■ **Task description**
After locating the line that contains "opb_q >> 1;" in the data below, set down exactly that line and each one after it through the line that contains "export ABC_CLOCK_PERIOD_IN_PS = 1640", and nothing more.

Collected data
—————
==> src/rtl/serial_adder.sv <==
// Bit-serial adder/subtractor. One full-adder cell (two half-adder stages plus
// an OR) and a carry flip-flop process one operand bit per clock, LSB first.
// A start/done handshake lets a controller issue operations and collect
// registered results.
module serial_adder #(
    parameter int unsigned WIDTH = 8
) (
    input  logic             clk,
    input  logic             reset,
    input  logic             start,
    input  logic             sub,
    input  logic [WIDTH-1:0] a,
    input  logic [WIDTH-1:0] b,
    output logic             busy,
    output logic             done,
    output logic [WIDTH-1:0] sum,
    output logic             carry_out,
    output logic             overflow
);

    // Counter is one bit wider than needed to index WIDTH-1 so WIDTH=32 cannot wrap.
    localparam int unsigned CW = $clog2(WIDTH) + 1;
    localparam logic [CW-1:0] LAST_BIT = CW'(WIDTH - 1);
    localparam logic [CW-1:0] CNT_ONE  = CW'(1);

    localparam logic [1:0] ST_IDLE = 2'd0;
    localparam logic [1:0] ST_RUN  = 2'd1;
    localparam logic [1:0] ST_DONE = 2'd2;

    logic [1:0]       state_q, state_d;
    logic [WIDTH-1:0] opa_q, opa_d;
    logic [WIDTH-1:0] opb_q, opb_d;
    logic [WIDTH-1:0] res_q, res_d;
    logic [CW-1:0]    cnt_q, cnt_d;
    logic             carry_q, carry_d;
    logic [WIDTH-1:0] sum_q, sum_d;
    logic             cout_q, cout_d;
    logic             ovf_q, ovf_d;
    logic             busy_q, busy_d;
    logic             done_q, done_d;

    logic a0, b0;
    logic ha1_s, ha1_c;
    logic ha2_s, ha2_c;
    logic fa_sum, fa_carry;
    logic last_bit;

    // Full adder built from two half-adder stages; the carry flop feeds stage two.
    always_comb begin
        a0       = opa_q[0];
        b0       = opb_q[0];
        ha1_s    = a0 ^ b0;
        ha1_c    = a0 & b0;
        ha2_s    = ha1_s ^ carry_q;
        ha2_c    = ha1_s & carry_q;
        fa_sum   = ha2_s;
        fa_carry = ha1_c | ha2_c;
        last_bit = (cnt_q == LAST_BIT);
    end

    // Next-state: accept in IDLE/DONE, shift one bit per cycle in RUN.
    always_comb begin
        state_d = state_q;
        opa_d   = opa_q;
        opb_d   = opb_q;
        res_d   = res_q;
        cnt_d   = cnt_q;
        carry_d = carry_q;
        sum_d   = sum_q;
        cout_d  = cout_q;
        ovf_d   = ovf_q;

        case (state_q)
            ST_IDLE, ST_DONE: begin
                if (start) begin
                    opa_d   = a;
                    // Subtraction is A + ~B + 1: invert B here, seed the carry with 1.
                    opb_d   = b ^ {WIDTH{sub}};
                    carry_d = sub;
                    cnt_d   = '0;
                    state_d = ST_RUN;
                end else begin
                    state_d = ST_IDLE;
                end
            end
            ST_RUN: begin
                res_d            = res_q >> 1;
                res_d[WIDTH-1]   = fa_sum;
                opa_d            = opa_q >> 1;
                opb_d            = opb_q >> 1;
                carry_d          = fa_carry;
                cnt_d            = cnt_q + CNT_ONE;
                if (last_bit) begin
                    sum_d   = res_d;
                    cout_d  = fa_carry;
                    // carry_q is the carry into the MSB while the MSB is processed.
                    ovf_d   = carry_q ^ fa_carry;
                    state_d = ST_DONE;
                end
            end
            default: state_d = ST_IDLE;
        endcase

        busy_d = (state_d == ST_RUN);
        done_d = (state_d == ST_DONE);
    end

    // State and datapath registers with synchronous reset.
    always_ff @(posedge clk) begin
        if (reset) begin
            state_q <= ST_IDLE;
            opa_q   <= '0;
            opb_q   <= '0;
            res_q   <= '0;
            cnt_q   <= '0;
            carry_q <= 1'b0;
            sum_q   <= '0;
            cout_q  <= 1'b0;
            ovf_q   <= 1'b0;
            busy_q  <= 1'b0;
            done_q  <= 1'b0;
        end else begin
            state_q <= state_d;
            opa_q   <= opa_d;
            opb_q   <= opb_d;
            res_q   <= res_d;
            cnt_q   <= cnt_d;
            carry_q <= carry_d;
            sum_q   <= sum_d;
            cout_q  <= cout_d;
            ovf_q   <= ovf_d;
            busy_q  <= busy_d;
            done_q  <= done_d;
        end
    end

    assign busy      = busy_q;
    assign done      = done_q;
    assign sum       = sum_q;
    assign carry_out = cout_q;
    assign overflow  = ovf_q;

`ifndef SYNTHESIS
    // Handshake sanity: never busy and done together, no unused state encoding.
    always_ff @(posedge clk) begin
        if (!reset) begin
            assert (!(busy_q && done_q));
            assert (state_q != 2'd3);
        end
    end
`endif

endmodule

==> config.mk <==
export PLATFORM = sky130hd
export DESIGN_NAME = serial_adder
export DESIGN_NICKNAME = d
export VERILOG_FILES = /design/src/rtl/serial_adder.sv
export SDC_FILE = /design/constraint.sdc
export NUM_CORES = 1
export LEC_CHECK = 0
export ABC_CLOCK_PERIOD_IN_PS = 1640
export CORE_MARGIN = 2
export CORE_UTILIZATION = 35
export CTS_BUF_LIST = sky130_fd_sc_hd__clkbuf_16
export DETAILED_ROUTE_END_ITERATION = 6
export GPL_TIMING_DRIVEN = 0
export SLEW_MARGIN = 20
export SYNTH_ARGS = -nofsm -noshare
export SYNTH_HDL_FRONTEND = slang
export SYNTH_SLANG_ARGS = --single-unit
==> constraint.sdc <==
create_clock -name clk -period 1.64 [get_ports clk]
set_clock_uncertainty 0.05 [all_clocks]
set_input_delay 0.41 -clock clk [delete_from_list [all_inputs] [get_ports clk]]
set_output_delay 0.41 -clock clk [all_outputs]
set_load 0.02 [all_outputs]
After elaboration in Yosys (flattened, before gate mapping)
Index checks and enable logic that the tools add are counted.
- eq/ne operators: 6
- multiplexer cells: 11
- bitwise gates (word level): 7
- add/sub/neg operators: 1
- reductions and logical operators: 5
- operators by type and width (cell ; count):
    $pmux 8 s2 ; 2
    $mux 8 ; 2
    $pmux 4 s2 ; 1
    $xor 8x8->8 ; 1
    $add 4x1->4 const B ; 1
    $eq 2x1->1 const B ; 2
    $eq 2x2->1 const B ; 2
    $eq 4x3->1 const B ; 1
    $mux 4 ; 1
    $pmux 2 s2 ; 1
    $reduce_and 2->1 ; 2
    $xor 1x1->1 ; 3
    $and 1x1->1 ; 2
    $logic_not 2->1 ; 1
    $mux 1 ; 2
    $mux 2 ; 1
    $ne 2x2->1 const B ; 1
    $pmux 1 s2 ; 1
    $reduce_bool 2->1 ; 1
    $reduce_or 2->1 ; 1
    $or 1x1->1 ; 1
- word-level logic and storage cells: 41
- output and inout bits: 12
- register bits after elaboration: 43

Depth between registers and ports, before layout
- depth after elaboration: 4
- gate-level depth with buffers: 5
- depth with buffers taken out: 4

Worst setup path before layout
Ideal clock, no wire load.
- path kind: reg-to-reg
- start point: register opa_q[0]
- end point: register ovf_q (netlist: overflow)
- path slack: 0.369 ns
- clock period less this slack: 1.271 ns
- setup time: 0.091 ns
- data arrival time: 1.130 ns
- cell stages (with the launch flop): 4
- cell sequence: dfxtp_1 -> fa_1 -> xnor2_1 -> a311oi_1
- cells in the longest elaborated chain, start to end: 4
- elaborated cells between the ends (all ways): 5
- those cells by class: bitwise: 5
- ends and longest elaborated chain (element ; line ; source):
    from (decl) ; 31 ; logic [WIDTH-1:0] opa_q, opa_d;
    from (signal assigned) ; 124 ; opa_q <= opa_d;
    $xor 1x1->1 ; 52 ; ha1_s = a0 ^ b0;
    $and 1x1->1 ; 55 ; ha2_c = ha1_s & carry_q;
    $or 1x1->1 (*) ; 57 ; fa_carry = ha1_c | ha2_c;
    net fa_carry ; 45 ; logic fa_sum, fa_carry;
    $xor 1x1->1 (*) ; 97 ; ovf_d = carry_q ^ fa_carry;
    to (signal assigned) ; 131 ; ovf_q <= ovf_d;
    to (decl) ; 38 ; logic ovf_q, ovf_d;
The timed path passes the listed nets; every way through them passes the cells marked *.
A chain may end at the register's enable or synchronous reset.

Worst setup path after layout
- start point: input start
- end point: register opa_q[4]
- cells in the longest elaborated chain, start to end: 2
- ends and longest elaborated chain (element ; line ; source):
    from (decl) ; 10 ; input logic start,
    $ne 2x2->1 (no line) ; -- ;
    $reduce_and 2->1 (no line) ; -- ;
Every way passes these cells.

==> results.md <==
* Status: finished, final reports clean
* R2r endpoint: sum[5]
* Port bufs at 29
* Flop-to-flop setup slack at 0.26 ns
* RePlAce Congestion at 0.7248
* ANT nets after route at 0
* Clock tree buffer depth at 2
* Hold Startpoint: res_q[1]
* Final Worst Setup Slack at 0.1219 ns
* Fmax achieved at 0.6587 GHz
* Largest net degree at the start of global routing at 13
* Syn avg cell area at 8.796 µm²
* CP endpoint kind: register
* Critical path data arrival time at 1.68 ns
* Clock Power Share at 40.7%
* Max-Slew Margin vs Limit at 67.09%
* Max-slew violations at 0
* Leakage power at 0.8667 nW
* Logic gate share of total power at 11.7%
* P_sw at 0.5539 mW
* Initial Util at 36.63%
* Period utilisation layout at 92.57%
* Largest fanout on the critical path at 10
* CTS H-Tree Depth at 2
* N_diodes at 0
* Core Util, Final at 47.21%
* WL final at 3978 µm
* Critical Path RT at 1.80 ns
* Hold EP: res_q[1]
* Startpoint types: input pin
* Total CTS buffers at 5
* Post-synthesis cell type count at 27
* HP Class: register to register
* Post-synthesis mux area share at 1.293%
* Cell Rows at 25
* Most area-consuming cells after synthesis: dfxtp_1, a21oi_1, nand3_1
* Measured slew at the worst slew-check pin at 0.4936 ns
* VDD IR max at 0.5928 mV
* Initial antenna violation count at 0
* Pwr Density at 1019 mW/mm²
* Die width at 74.54 µm
* Switch share at 24.22%
* Power share of the sequential group at 47.6%
* Grt ovf at 0
* Syn. warnings at 0
* Crit path top cell by count: buf_4
* Top cell type's share of synthesized area at 48.28%
* Crit-path max cell delay at 0.49 ns
* Seq/Total Area, Yosys at 48.28%
* Die Ht at 74.54 µm
* #FFs+latches synth at 42
* Number of iterations in the first detailed-routing pass at 4
* Vias in the first global route at 1,497
* Place WS at -0.2352 ns
* Dpl cells at 294
* Final net count at 256
* Gr usage total at 16.37%
* Root Driver: clkbuf_16
* CTS tree: built
* Setup bufs post-CTS at 0
* Largest family of logic cells by synthesized area: compound AO/OA/AOI/OAI gates
* Reg clk slew, reported paths at 0.06 ns
* Syn_nets at 220
* Post-Synth Adder-Cell Area at 1.868%
* First-pass GRT wire length at 6831 µm
* Crit Path Class: input pin to register
* Setup Viol. Count Final at 0
* Via-to-Cell Ratio at 4.960
* Setup tns final at 0 ns
* Io pins at 32
* RSZ-0062 raised after global routing: no
* Non-Filler Instances at 302
* Share of cells above drive strength 1 at 8.936%
* 1st-iter DRT viols at 119
* Detailed placement HPWL at 2711 µm
* Core Area at 0.004755 mm²
* Xor and xnor area share after synthesis at 4.526%
* Mapped Area at 0.001742 mm²
* Hold depth at 2
* Routed wire per std cell at 13.17 µm
* DRC viols at 0
* Area Overhead vs Synth at 28.88%
* Clk_lat worst skew at 0.28 ns
* Area leader, netlist: dfxtp_1
* Synth Area in Compound Gates at 20.91%
* Final Hold Viols at 0
* Max_cap viols at 0
* Synth Instances at 198
* Routed vias at 1,498
* Clk sink count at 42
* Internal at 1.733 mW
* R2r startpoint: cnt_q[0]
* Critical path's slowest cell: clkdlybuf4s50_1
* R2r worst-path depth at 5
* Synth Area in Simple Gates at 16.52%
* Final Critical Period at 1.518 ns
* CTS Hold Bufs at 0
* Full die area at 0.005556 mm²
* Crit-path cells: clkdlybuf4s50_1, nor2b_1, buf_4, buf_4, a22oi_1, a21oi_1
==> flip-flops by register name, summed over array words and instances, names as in the netlist, 2 cells and up <==
signal / cells
state_q: 2
opb_q: 8
sum: 8
opa_q: 8
res_q: 7
cnt_q: 4
==> per-layer routing <==
metal	track usage (%)	vias to the layer above	share of wire [%]
met3	3.659	7	3.9
met5	0	-	0
li1	-	774	-
met1	21.51	683	49
met4	7.341	0	1.8
met2	25.76	34	45
==> layout by cell type, fill, tap and decap left out, types with 8 or more instances in the layout <==
cell,n
dfxtp_1,42
a21oi_1,38
nand3_1,28
nand2_1,17
clkdlybuf4s50_1,17
a22oi_1,15
dlygate4sd2_1,11
xor2_1,8
==> critical path, delay by kind of cell <==
| kind | cells | cell delay (ns) |
|---|---|---|
| AO/OA/AOI/OAI | 2 | 0.21 |
| buffers and inverters | 3 | 0.88 |
| AND/OR/NAND/NOR | 1 | 0.17 |
==> cell type report <==
type	count	area (µm²)
Sequential cell	42	840.8
Buffer	20	117.6
Fill cell	494	2510
Clock inverter	3	12.51
Multi-Input combinational cell	136	785.8
Tap cell	67	83.83
Clock buffer	5	125.1
Timing Repair Buffer	29	279.0
==> cells by family after synthesis <==
logic type / count (synthesis)
AOI/OAI and AO/OA: 64
and+or+nand+nor: 59
DFF: 42
buffers and inverters: 20
xor gates and xnor gates: 9
muxes: 2
adders and majority gates: 2
==> per-stage QoR <==
stage / cell area, µm² / total power, mW / hold WS (ns)
6_report: 2245 / 2.287 / 0.4190
5_1_grt: 2245 / 2.393 / 0.4392
4_1_cts: 2240 / 2.307 / 0.4149
3_5_place_dp: 2116 / 1.380 / 0.4069
3_3_place_gp: 2116 / 1.378 / 0.3996
2_1_floorplan: 1742 / 1.278 / 0.3866
==> power by group through the flow <==
| stage | registers [mW] | clock network [mW] | logic (mW) |
|---|---|---|---|
| global placement | 1.11 | 0 | 0.270 |
| detailed placement | 1.11 | 0 | 0.270 |
| finish | 1.09 | 0.931 | 0.268 |
| floorplan | 1.10 | 0 | 0.173 |
| global route | 1.09 | 1.00 | 0.299 |
| CTS | 1.09 | 0.951 | 0.269 |
==> synth_stat cells <==
master and n:
buf_6 1, nand4_1 1, ha_1 1, nand2b_1 3, o21ai_1 7, and2b_1 1
nor2_1 3, a21oi_1 38, fa_1 1, nor3b_1 1, nor2b_1 1, mux2_1 2
buf_4 6, and3b_1 1, nand2_1 17, nor3_1 2, nand3_1 28, o21ai_0 2
xnor2_1 1, a311oi_1 1, dfxtp_1 42, nand3b_1 1, a22oi_1 15, a211oi_1 1
xor2_1 8, clkbuf_1 5, buf_2 8
==> what timing repair did <==
action,4_1_cts,5_1_grt
cloned,0,0
resized for setup,11,3
setup endpoints to repair,11,4
==> worst max path at each step <==
stage	startpoint	to	slack, ns
final	start	opa_q[4]	0.12
after global routing	start	opa_q[4]	0.02
after CTS	done	done	0.004
after detailed placement	start	opa_q[4]	-0.24
after global placement	start	opa_q[4]	-0.23
after floorplan	opa_q[0]	overflow	0.37
Power figures use the tool's default switching activity.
—————
■ **Result of this task**
                opb_d            = opb_q >> 1;
                carry_d          = fa_carry;
                cnt_d            = cnt_q + CNT_ONE;
                if (last_bit) begin
                    sum_d   = res_d;
                    cout_d  = fa_carry;
                    // carry_q is the carry into the MSB while the MSB is processed.
                    ovf_d   = carry_q ^ fa_carry;
                    state_d = ST_DONE;
                end
            end
            default: state_d = ST_IDLE;
        endcase

        busy_d = (state_d == ST_RUN);
        done_d = (state_d == ST_DONE);
    end

    // State and datapath registers with synchronous reset.
    always_ff @(posedge clk) begin
        if (reset) begin
            state_q <= ST_IDLE;
            opa_q   <= '0;
            opb_q   <= '0;
            res_q   <= '0;
            cnt_q   <= '0;
            carry_q <= 1'b0;
            sum_q   <= '0;
            cout_q  <= 1'b0;
            ovf_q   <= 1'b0;
            busy_q  <= 1'b0;
            done_q  <= 1'b0;
        end else begin
            state_q <= state_d;
            opa_q   <= opa_d;
            opb_q   <= opb_d;
            res_q   <= res_d;
            cnt_q   <= cnt_d;
            carry_q <= carry_d;
            sum_q   <= sum_d;
            cout_q  <= cout_d;
            ovf_q   <= ovf_d;
            busy_q  <= busy_d;
            done_q  <= done_d;
        end
    end

    assign busy      = busy_q;
    assign done      = done_q;
    assign sum       = sum_q;
    assign carry_out = cout_q;
    assign overflow  = ovf_q;

`ifndef SYNTHESIS
    // Handshake sanity: never busy and done together, no unused state encoding.
    always_ff @(posedge clk) begin
        if (!reset) begin
            assert (!(busy_q && done_q));
            assert (state_q != 2'd3);
        end
    end
`endif

endmodule

==> config.mk <==
export PLATFORM = sky130hd
export DESIGN_NAME = serial_adder
export DESIGN_NICKNAME = d
export VERILOG_FILES = /design/src/rtl/serial_adder.sv
export SDC_FILE = /design/constraint.sdc
export NUM_CORES = 1
export LEC_CHECK = 0
export ABC_CLOCK_PERIOD_IN_PS = 1640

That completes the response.